Spatial distribution of social dimension in Hebei Province, 2005–2020.
The spatial distribution of economic development in Hebei Province closely mirrors that of social progress (Figure 3), with high-value areas forming a belt-like pattern along high-speed railway corridors and within the Circum-Bohai Sea Region (Figure 1), reflecting the critical role of transportation networks in fostering regional economic agglomeration [63,64]. Notably, Langfang and Baoding—situated in the core of the Beijing–Tianjin–Hebei coordinated development zone—have experienced significantly faster growth than other regions by undertaking industrial transfers from Beijing and Tianjin, supported by favorable policy frameworks and resource spillover effects [27]. Tangshan, underpinned by its traditional industrial base and port infrastructure, has maintained a relatively high level of economic performance. Furthermore, the port economy has stimulated hinterland development, exemplifying the strategic prioritization of coastal development within the broader trajectory of urbanization [65].
Figure 3.
Spatial distribution of economic dimension in Hebei Province, 2005–2020.
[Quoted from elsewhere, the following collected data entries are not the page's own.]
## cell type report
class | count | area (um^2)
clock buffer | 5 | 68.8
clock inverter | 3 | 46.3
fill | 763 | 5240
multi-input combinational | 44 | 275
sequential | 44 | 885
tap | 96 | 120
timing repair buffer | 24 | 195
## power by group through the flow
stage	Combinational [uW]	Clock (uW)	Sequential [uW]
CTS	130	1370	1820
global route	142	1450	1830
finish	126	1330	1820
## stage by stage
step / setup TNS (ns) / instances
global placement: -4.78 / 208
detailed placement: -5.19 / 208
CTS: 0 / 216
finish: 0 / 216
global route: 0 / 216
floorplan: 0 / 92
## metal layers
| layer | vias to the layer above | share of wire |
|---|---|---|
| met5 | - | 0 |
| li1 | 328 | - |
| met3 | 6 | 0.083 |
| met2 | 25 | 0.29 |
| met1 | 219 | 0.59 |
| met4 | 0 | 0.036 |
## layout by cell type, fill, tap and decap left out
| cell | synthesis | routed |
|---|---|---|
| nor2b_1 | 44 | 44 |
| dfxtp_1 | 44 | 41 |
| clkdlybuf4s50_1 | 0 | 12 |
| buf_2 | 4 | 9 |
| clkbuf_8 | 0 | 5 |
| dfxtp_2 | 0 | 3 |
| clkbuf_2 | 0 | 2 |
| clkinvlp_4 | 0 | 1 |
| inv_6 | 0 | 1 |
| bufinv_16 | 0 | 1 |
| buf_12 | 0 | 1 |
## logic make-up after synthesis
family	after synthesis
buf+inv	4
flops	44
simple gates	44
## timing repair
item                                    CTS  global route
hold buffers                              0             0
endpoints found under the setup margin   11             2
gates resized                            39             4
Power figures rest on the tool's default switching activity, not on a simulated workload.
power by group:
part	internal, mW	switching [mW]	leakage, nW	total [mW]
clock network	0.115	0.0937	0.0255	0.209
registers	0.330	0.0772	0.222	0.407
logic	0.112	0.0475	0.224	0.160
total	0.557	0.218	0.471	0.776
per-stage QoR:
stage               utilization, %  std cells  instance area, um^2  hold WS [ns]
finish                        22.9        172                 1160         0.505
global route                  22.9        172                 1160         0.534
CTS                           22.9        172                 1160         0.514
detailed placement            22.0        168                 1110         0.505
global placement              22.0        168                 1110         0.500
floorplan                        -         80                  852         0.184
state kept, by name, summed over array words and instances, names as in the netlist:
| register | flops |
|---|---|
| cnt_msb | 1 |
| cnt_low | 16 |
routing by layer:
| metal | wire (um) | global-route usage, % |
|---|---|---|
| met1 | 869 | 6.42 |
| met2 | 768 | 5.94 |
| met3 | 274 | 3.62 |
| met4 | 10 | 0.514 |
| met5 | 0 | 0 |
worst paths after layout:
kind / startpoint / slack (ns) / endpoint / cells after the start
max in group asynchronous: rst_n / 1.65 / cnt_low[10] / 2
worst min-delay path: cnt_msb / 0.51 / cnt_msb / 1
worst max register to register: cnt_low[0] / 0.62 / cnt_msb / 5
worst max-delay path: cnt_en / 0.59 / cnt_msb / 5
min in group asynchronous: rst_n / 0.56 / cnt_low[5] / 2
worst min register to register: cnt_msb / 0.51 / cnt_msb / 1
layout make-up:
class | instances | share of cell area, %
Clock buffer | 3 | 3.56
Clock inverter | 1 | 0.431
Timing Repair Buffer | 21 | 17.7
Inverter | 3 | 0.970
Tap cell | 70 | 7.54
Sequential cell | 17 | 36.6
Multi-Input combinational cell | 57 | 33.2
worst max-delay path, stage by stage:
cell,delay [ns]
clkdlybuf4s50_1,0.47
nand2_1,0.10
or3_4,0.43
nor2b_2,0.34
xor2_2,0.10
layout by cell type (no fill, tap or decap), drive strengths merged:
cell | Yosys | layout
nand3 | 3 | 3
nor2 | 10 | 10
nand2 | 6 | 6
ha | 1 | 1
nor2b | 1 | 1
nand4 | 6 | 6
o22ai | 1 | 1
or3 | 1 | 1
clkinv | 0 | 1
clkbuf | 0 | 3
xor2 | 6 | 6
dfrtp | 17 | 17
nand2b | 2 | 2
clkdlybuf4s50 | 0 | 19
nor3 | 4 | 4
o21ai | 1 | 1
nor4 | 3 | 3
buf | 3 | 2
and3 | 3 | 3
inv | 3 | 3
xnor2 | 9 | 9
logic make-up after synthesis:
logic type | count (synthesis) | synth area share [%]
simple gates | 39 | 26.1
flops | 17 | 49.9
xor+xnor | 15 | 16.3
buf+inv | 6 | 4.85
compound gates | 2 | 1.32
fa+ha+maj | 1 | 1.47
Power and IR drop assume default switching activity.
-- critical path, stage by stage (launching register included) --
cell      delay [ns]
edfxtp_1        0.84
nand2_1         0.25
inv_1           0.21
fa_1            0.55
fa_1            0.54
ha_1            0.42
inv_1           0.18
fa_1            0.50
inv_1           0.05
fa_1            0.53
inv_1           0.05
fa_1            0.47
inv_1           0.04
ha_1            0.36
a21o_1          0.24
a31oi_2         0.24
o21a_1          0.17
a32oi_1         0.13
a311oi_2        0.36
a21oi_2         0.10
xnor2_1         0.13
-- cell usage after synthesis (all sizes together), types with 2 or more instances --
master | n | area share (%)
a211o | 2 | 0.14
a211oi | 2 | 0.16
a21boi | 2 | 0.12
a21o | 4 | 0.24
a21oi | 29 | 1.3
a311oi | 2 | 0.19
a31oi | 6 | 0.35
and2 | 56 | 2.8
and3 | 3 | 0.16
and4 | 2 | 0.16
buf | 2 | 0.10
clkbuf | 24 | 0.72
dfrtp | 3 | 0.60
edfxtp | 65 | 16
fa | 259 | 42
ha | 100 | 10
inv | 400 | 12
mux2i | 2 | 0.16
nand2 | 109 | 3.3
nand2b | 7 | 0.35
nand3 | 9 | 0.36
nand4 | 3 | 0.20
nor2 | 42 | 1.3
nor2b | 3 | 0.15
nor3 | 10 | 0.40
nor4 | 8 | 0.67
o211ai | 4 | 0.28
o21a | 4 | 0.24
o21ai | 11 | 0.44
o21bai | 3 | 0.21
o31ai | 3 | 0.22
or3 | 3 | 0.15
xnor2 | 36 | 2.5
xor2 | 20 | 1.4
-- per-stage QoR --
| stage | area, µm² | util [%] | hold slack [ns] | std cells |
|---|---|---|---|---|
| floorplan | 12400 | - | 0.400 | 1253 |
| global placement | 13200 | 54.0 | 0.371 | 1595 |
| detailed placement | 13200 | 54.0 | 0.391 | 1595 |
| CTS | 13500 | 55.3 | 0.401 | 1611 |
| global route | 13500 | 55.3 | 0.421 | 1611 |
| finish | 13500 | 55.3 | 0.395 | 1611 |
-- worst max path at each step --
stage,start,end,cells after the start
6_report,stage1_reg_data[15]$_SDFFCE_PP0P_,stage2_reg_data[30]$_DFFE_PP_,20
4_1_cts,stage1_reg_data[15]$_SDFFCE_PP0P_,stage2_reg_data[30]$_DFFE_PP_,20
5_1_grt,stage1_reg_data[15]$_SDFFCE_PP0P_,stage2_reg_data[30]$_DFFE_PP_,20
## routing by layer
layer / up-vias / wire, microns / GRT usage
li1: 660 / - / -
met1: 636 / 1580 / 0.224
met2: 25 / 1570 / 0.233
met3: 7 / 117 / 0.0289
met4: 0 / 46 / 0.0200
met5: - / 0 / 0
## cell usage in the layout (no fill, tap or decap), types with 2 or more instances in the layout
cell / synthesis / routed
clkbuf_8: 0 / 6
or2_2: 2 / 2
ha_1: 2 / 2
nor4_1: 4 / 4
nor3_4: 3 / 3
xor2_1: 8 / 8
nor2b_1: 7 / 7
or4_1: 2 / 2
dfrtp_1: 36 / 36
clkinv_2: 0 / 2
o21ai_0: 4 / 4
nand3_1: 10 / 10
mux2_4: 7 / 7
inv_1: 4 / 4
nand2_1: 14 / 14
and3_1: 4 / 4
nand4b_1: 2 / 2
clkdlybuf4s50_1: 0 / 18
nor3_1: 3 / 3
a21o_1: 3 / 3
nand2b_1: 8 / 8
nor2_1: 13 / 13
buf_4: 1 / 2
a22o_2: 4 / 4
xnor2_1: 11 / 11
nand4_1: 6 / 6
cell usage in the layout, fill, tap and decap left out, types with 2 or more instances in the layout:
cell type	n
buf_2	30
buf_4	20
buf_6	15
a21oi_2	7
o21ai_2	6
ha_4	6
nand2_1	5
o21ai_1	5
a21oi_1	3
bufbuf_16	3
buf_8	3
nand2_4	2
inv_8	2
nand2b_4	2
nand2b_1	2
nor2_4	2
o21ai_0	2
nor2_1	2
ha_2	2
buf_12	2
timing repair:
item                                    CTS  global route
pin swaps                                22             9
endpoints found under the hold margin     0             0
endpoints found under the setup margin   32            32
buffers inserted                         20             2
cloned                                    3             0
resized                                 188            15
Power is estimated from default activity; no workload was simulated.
==> flow/run.sh <==
#!/bin/bash
# OpenROAD 26Q1-2900-gdf79404cd8, Yosys 0.63+post, stock flow scripts
make -C /OpenROAD-flow-scripts/flow DESIGN_CONFIG=/design/flow/config.mk WORK_HOME=/design/flow/orfs finish
==> flow/config.mk <==
export PLATFORM = sky130hd
export DESIGN_NAME = bit_reversal
export DESIGN_NICKNAME = bit_reversal
export VERILOG_FILES = /design/flow/design.v
export SDC_FILE = /design/flow/constraint.sdc
export NUM_CORES = 4
export LEC_CHECK = 1
export CORE_AREA = 10 10 464 464
export DIE_AREA = 0 0 474 474
==> flow/constraint.sdc <==
current_design bit_reversal

set clk_period 1.5
set clk_io_pct 0.2

create_clock -name clk0 -period $clk_period [get_ports {clk}]

set non_clock_inputs [all_inputs -no_clocks]
set_input_delay [expr $clk_period * $clk_io_pct] -clock clk0 $non_clock_inputs
set_output_delay [expr $clk_period * $clk_io_pct] -clock clk0 [all_outputs]
--- design/flow/design.v ---
module counter_up_down_moore(count,enable,reset,clk);
	input reset,clk;
	input enable;
	output [2:0]count;
	reg [2:0] count,state,next_state;
	parameter
		s_0=2'b00,
		s_1=2'b01,
		s_2=2'b10,
		s_3=2'b11;
	always @( posedge clk)
		if(reset)
			state<=s_0;
		else
			state<=next_state;
	always @(state,enable)
		case (state)
			s_0:
				begin
					if(enable==1)
						begin
							count<=3'b000;
							next_state<=s_1;
						end
					else if(enable==0)
						next_state<=s_0;
				end
			s_1:
				begin
					if(enable==1)
						begin
							count<=count;
							next_state<=s_2;
						end
					else if(enable==0)
						next_state<=s_1;
				end
			s_2:
				begin
					if(enable==1)
						begin
							count<=count+1;
							next_state<=s_3;
						end
					else if(enable==0)
						next_state<=s_2;
				end
			s_3:
				begin
					if(enable==1)
						begin
							count<=count-1;
							next_state<=s_0;
						end
					else if(enable==0)
						next_state<=s_3;
				end
			default: 
			    begin
				    count<=3'bxxx;
					 next_state<=2'bxx;
				end
		endcase
endmodule
**design.v**
```verilog
module counter_decimal_3_bit(reset,clk,out);
	input clk,reset;
	output [3:0] out;
	reg[3:0] state,next_state;
	reg [3:0] out;
	parameter
		s_0=4'b0000,
		s_1=4'b0001,
		s_2=4'b0010,
		s_3=4'b0011,
		s_4=4'b0100,
		s_5=4'b0101,
		s_6=4'b0110,
		s_7=4'b0111,
		s_8=4'b1000,
		s_9=4'b1001,
		dont_care_state=4'bx,
		dont_care_out=4'bx;
	always@(posedge clk)
		if(reset) state<=s_0;
		else state<=next_state;
	always@(state,reset)
		begin case(state)
		s_0: begin
			out<=4'b0000; 
			if(reset) next_state<=s_0;
			else next_state<=s_1;
			end
		s_1: begin
			out<=4'b0001;
			if(reset) next_state<=s_0;
			else next_state<=s_2;
			end
		s_2: begin
			out<=4'b0010;
			if(reset) next_state<=s_0;
			else next_state<=s_3;
			end
		s_3: begin
			out<=4'b0011;
			if(reset) next_state<=s_0;
			else next_state<=s_4;
			end
		s_4: begin
			out<=4'b0100;
			if(reset) next_state<=s_0;
			else next_state<=s_5;
			end
		s_5: begin
			out<=4'b0101;
			if(reset) next_state<=s_0;
			else next_state<=s_6;
			end
		s_6: begin
			out<=4'b0110;
			if(reset) next_state<=s_0;
			else next_state<=s_7;
			end
		s_7: begin
			out<=4'b0111;
			if(reset) next_state<=s_0;
			else next_state<=s_8;
			end
		s_8: begin
			out<=4'b1000;
			if(reset) next_state<=s_0;
			else next_state<=s_9;
			end
		s_9: begin
			out<=4'b1001;
			next_state<=s_0;
			end
		default: begin
			out<=dont_care_out;
			next_state<= dont_care_state;
			end
		endcase
	end
endmodule
module counter_decimal_3_bit_3(reset,clk,out);
	input reset,clk;
	output [11:0] out;
	wire [3:0] out0,out1,out2;
	wire ckl0,clk1;
	assign clk0=~out[3];
	assign clk1=~out[7];
	counter_decimal_3_bit m1 (.reset(reset),.clk(clk),.out(out0));
	counter_decimal_3_bit m2 (.reset(reset),.clk(clk0),.out(out1));
	counter_decimal_3_bit m3 (.reset(reset),.clk(clk1),.out(out2));
	assign out={out2,out1,out0};
endmodule
```
**run.sh**
```bash
#!/bin/bash
# OpenROAD 26Q1-2900-gdf79404cd8, Yosys 0.63+post, stock flow scripts
make -C /OpenROAD-flow-scripts/flow DESIGN_CONFIG=/design/flow/config.mk WORK_HOME=/design/flow/orfs finish
```
**config.mk**
```make
export PLATFORM = sky130hd
export DESIGN_NAME = counter_decimal_3_bit_3
export DESIGN_NICKNAME = counter_decimal_3_bit_3
export VERILOG_FILES = /design/flow/design.v
export SDC_FILE = /design/flow/constraint.sdc
export NUM_CORES = 4
export LEC_CHECK = 1
export CORE_AREA = 10 10 86 86
export DIE_AREA = 0 0 96 96
```
**constraint.sdc**
```tcl
current_design counter_decimal_3_bit_3

set clk_period 1.2
set clk_io_pct 0.2

create_clock -name clk0 -period $clk_period [get_ports {clk}]

set non_clock_inputs [all_inputs -no_clocks]
set_input_delay [expr $clk_period * $clk_io_pct] -clock clk0 $non_clock_inputs
set_output_delay [expr $clk_period * $clk_io_pct] -clock clk0 [all_outputs]
```
==> deck_impl_summary.md <==
Physical Implementation Snapshot

Final timing
  • Register pins left without a clock: 20
  • # setup viols final: 2
  • Actual slew at the worst max-slew pin: 0.5784 ns
  • Fmax: between 700 and 800 MHz
  • Slew Viols, Final: 0
  • Final worst slack: -0.2018 ns
  • Setup TNS: -0.3073 ns
  • Endpoints left unconstrained: 28
  • Final Critical Period: between 1 and 1.5 ns
  • Final period util: 116.8%
  • Hold WS: 0.4529 ns
  • Hold Violations, Final: 0
  • Clock Skews: around 0.0016 ns
  • Slew HR: approximately three fifths
  • RSZ-0062 raised after global routing: true

Finish
  • Reg area: 608.1 um^2
  • Layout cells sized above 1: 22.12%
  • Fin util: between 20% and 30%
  • Synth-to-layout area growth: 35.03%
  • Finished Layout Cells: about 180
  • Multi-input logic area: roughly 300 um^2
  • Fillers: ~610

Place
  • IO Port Bufs: 13
  • Placed Cells: 171
  • Detail Placement HPWL: roughly 1100 um
  • RePlAce Congestion: 0.7507

Logic synthesis
  • YS chip area: ~910 um^2
  • Flops after synth: 30
  • Mapped cell area: ~910 um^2
  • Synth area leader: dfxtp_1
  • Cell with the most instances after synthesis: dfxtp_1
  • Number of synthesis warnings: 2
  • Post-synthesis cell count: between 80 and 90
  • Largest type area fraction: around 66%
  • Asr flop ratio synth: 0%
  • Synth cell types: 11
  • Top cells, area: dfxtp_1, nor2b_1, or4_1
  • Syn_area_per_cell: approximately 11 um^2
  • Synth Flop Type: dfxtp_1
  • Commonest cells in the netlist: dfxtp_1, nor2b_1, nor2_1
  • Synth Seq Share: about two thirds
  • Number of enable flip-flop cells: 0
  • Cell total in the yosys stat output: between 80 and 90

Power and ir drop
  • Pleak: 0.5250 nW
  • Total power per unit cell area: ~650 nW/um^2
  • Max VDD drop: around 850 uV

Global routing
  • First-pass GRT wire length: approximately 2600 um
  • Vias in the first global route: about 560
  • GRT Total Usage: about 3.5%
  • Initial antenna violation count: 0
  • Largest net degree at the start of global routing: 21
  • GRT overflow: 0

Clock network
  • Latency at later pin: 0.23 ns
  • Clock tree from TritonCTS: built
  • Root buffer cell: clkbuf_8
  • Post-CTS Hold Buffers: 0
  • Reg clk slew, reported paths: ~0.050 ns
  • Total CTS buffers: 3
  • CTS H-Tree Depth: 1
  • Clock Path Buffers: 2

Floorplan
  • Core Region: approximately 5500 um^2
  • Die Y: 96 um
  • Die Width: around 96 um
  • Fp_density: between 10% and 20%
  • # IOs: 14
  • Site row count: 27
  • Die Footprint: slightly above 9000 um^2

Critical path
  • Arr. time, crit path: ~1.2 ns
  • Critical Path, Cell by Cell: or4_1, buf_2
  • Reg2reg start: m1.state[6]
  • CP endpoint kind: output port
  • Crit-path max cell delay: 0.51 ns
  • CP startpoint: m1.state[3]
  • CP required: around 0.96 ns
  • Slowest CP cell: or4_1
  • Critical path peak fanout: 2
  • Critical path launch point type: flop
  • WS Path Type: flop to output port

Status
  • Status: complete, but fails checks
  • Failing checks: negative setup slack

Detailed routing
  • ANT nets after route: 0
  • Drt wl/cell: about 8.5 um
  • First drt pass iteration count: 3
  • Detailed Route Iter0 Violations: 16
  • N_diodes: 0
  • Routed via count: approximately 570
  • DRC violations left: 0
  • Vias/cell: roughly 3.2
  • Final wirelength: approximately 1500 um

Job
  • Maxcap violations: 0
  • Tool warning count: 27

Min path
  • Worst hold start: m1.state[0]
  • HP Class: flop to flop
## registers in the layout, summed over array words and instances, names as in the netlist
signal    count
m1.state     10
m2.state     10
m3.state     10
## area by class of cell
| cell class | instances | share of cell area (%) |
|---|---|---|
| flip-flops and latches | 30 | 49.64 |
| multi-input cells | 50 | 25.13 |
| repair buffers | 18 | 12.77 |
| well taps | 72 | 7.354 |
| clock buffers | 4 | 4.494 |
| inverters | 2 | 0.6129 |
## logic make-up after synthesis
group | count (synthesis) | synth area share [%]
and+or+nand+nor | 50 | 31.59
buffers and inverters | 5 | 2.207
DFF | 30 | 66.21
## metal layers
metal  vias up  track usage, %  routed length (um)
met3         0           1.415                 147
li1        301               -                   -
met2        13           4.821                 565
met4         0          0.1229                   0
met5         -               0                   0
met1       254           5.289                 786
## power breakdown
part           switching, mW  total [mW]  internal [mW]
clock network          0.121       0.409          0.287
registers            0.00406       0.345          0.340
logic                 0.0229      0.0483         0.0254
total                  0.148       0.802          0.653
## per-stage QoR
step                      worst slack, ns  power (mW)  area (um^2)
after floorplan                    0.2195      0.3760        907.1
after global placement            -0.2686      0.4040         1145
after detailed placement          -0.2503      0.4030         1145
after CTS                         -0.2141      0.8145         1215
after global routing              -0.2557      0.8482         1225
final                             -0.2018      0.8015         1225
## what timing repair did
action,4_1_cts,5_1_grt
buffers inserted,1,0
pin swaps,5,3
setup endpoints to repair,4,4
gates resized,14,5
## final timing paths
check	endpoint	slack (ns)	cells after the start
setup reg to reg	m1.state[0]	0.45	1
setup / recovery	out[1]	-0.20	2
hold reg to reg	m1.state[5]	0.45	1
hold / removal	m1.state[5]	0.45	1
## worst max-delay path: cells and delay by family, from the launching register on
family | cells | cell delay, ns
buffers and inverters | 1 | 0.13
DFF | 1 | 0.30
and+or+nand+nor | 1 | 0.51
## layout by cell type (no fill, tap or decap)
cell type and count:
dlygate4sd2_1 1, nand2_1 5, nor3_4 1, or2_2 4, buf_4 5, clkbuf_8 4
clkdlybuf4s15_1 1, dfxtp_4 1, nor2b_2 1, nor2b_1 26, dfxtp_2 3, nor2_2 1
buf_2 1, nor3_1 2, clkdlybuf4s50_1 9, inv_1 2, dfxtp_1 26, clkbuf_2 1
or4_1 4, nor2_1 5, nor2_4 1
No activity file was given, so power comes from the tool's default toggle rates.
<file path="./design.v">
module full_adder_state(reset,a,b,ci,clk,s,co);
	input reset,a,b,ci,clk;
	output s,co;
	reg s,co;
	reg [1:0] state,next_state;
	parameter
		s_0=2'b00,
		s_1=2'b01,
		s_2=2'b10,
		s_3=2'b11;
	always @ (posedge clk or negedge reset)
		if(reset==0)
			state<=s_0;
		else
			state<=next_state;
	always @ (state,a,b,ci)
		begin
			case(state)
				s_0:
					begin
						s<=0;
						co<=0;
						if(~a&~b&~ci)
							next_state<=s_0;
						else if((~a&~b&ci)|(~a&b&~ci)|(a&~b&~ci))
							next_state<=s_1;
						else if((~a&b&ci)|(a&b&ci)|(a&b&~ci))
							next_state<=s_2;
						else if((a&b&ci))
							next_state<=s_3;
					end
				s_1:
					begin
						s<=1;
						co<=0;
						if(~a&~b&~ci)
							next_state<=s_0;
						else if((~a&~b&ci)|(~a&b&~ci)|(a&~b&~ci))
							next_state<=s_1;
						else if((~a&b&ci)|(a&b&ci)|(a&b&~ci))
							next_state<=s_2;
						else if((a&b&ci))
							next_state<=s_3;
					end
				s_2:
					begin
						s<=0;
						co<=1;
						if(~a&~b&~ci)
							next_state<=s_0;
						else if((~a&~b&ci)|(~a&b&~ci)|(a&~b&~ci))
							next_state<=s_1;
						else if((~a&b&ci)|(a&b&ci)|(a&b&~ci))
							next_state<=s_2;
						else if((a&b&ci))
							next_state<=s_3;
					end
				s_3:
					begin
						s<=1;
						co<=1;
						if(~a&~b&~ci)
							next_state<=s_0;
						else if((~a&~b&ci)|(~a&b&~ci)|(a&~b&~ci))
							next_state<=s_1;
						else if((~a&b&ci)|(a&b&ci)|(a&b&~ci))
							next_state<=s_2;
						else if((a&b&ci))
							next_state<=s_3;
					end
			endcase
		end
endmodule
</file>
<file path="./run.sh">
#!/bin/bash
# OpenROAD 26Q1-2900-gdf79404cd8, Yosys 0.63+post, stock flow scripts
make -C /OpenROAD-flow-scripts/flow DESIGN_CONFIG=/design/flow/config.mk WORK_HOME=/design/flow/orfs finish
</file>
Ecosystem services in Hebei Province exhibit a pronounced mountain–plain contrast, with higher values concentrated in the northwest and northeast and lower values in the southeastern and central regions (Figure 4). This spatial pattern is consistent with the distribution trends identified by Du et al. [66] in ecosystem service assessments. Marked differences are also observed across distinct landforms. As noted by Wang et al. [67], mountainous areas—characterized by steep slopes, limited land development, and well-preserved vegetation—demonstrate stronger capacities for water conservation, carbon sequestration, and soil retention. In contrast, southeastern plain prefectures such as Langfang, Cangzhou, and Hengshui (Figure 1) are dominated by intensive human activities, resulting in significant ecosystem fragmentation and dense land use for urban and agricultural purposes. These pressures have substantially diminished their capacity to provide ecosystem services.
Figure 4.
Spatial distribution of ecosystem services dimension in Hebei Province, 2005–2020.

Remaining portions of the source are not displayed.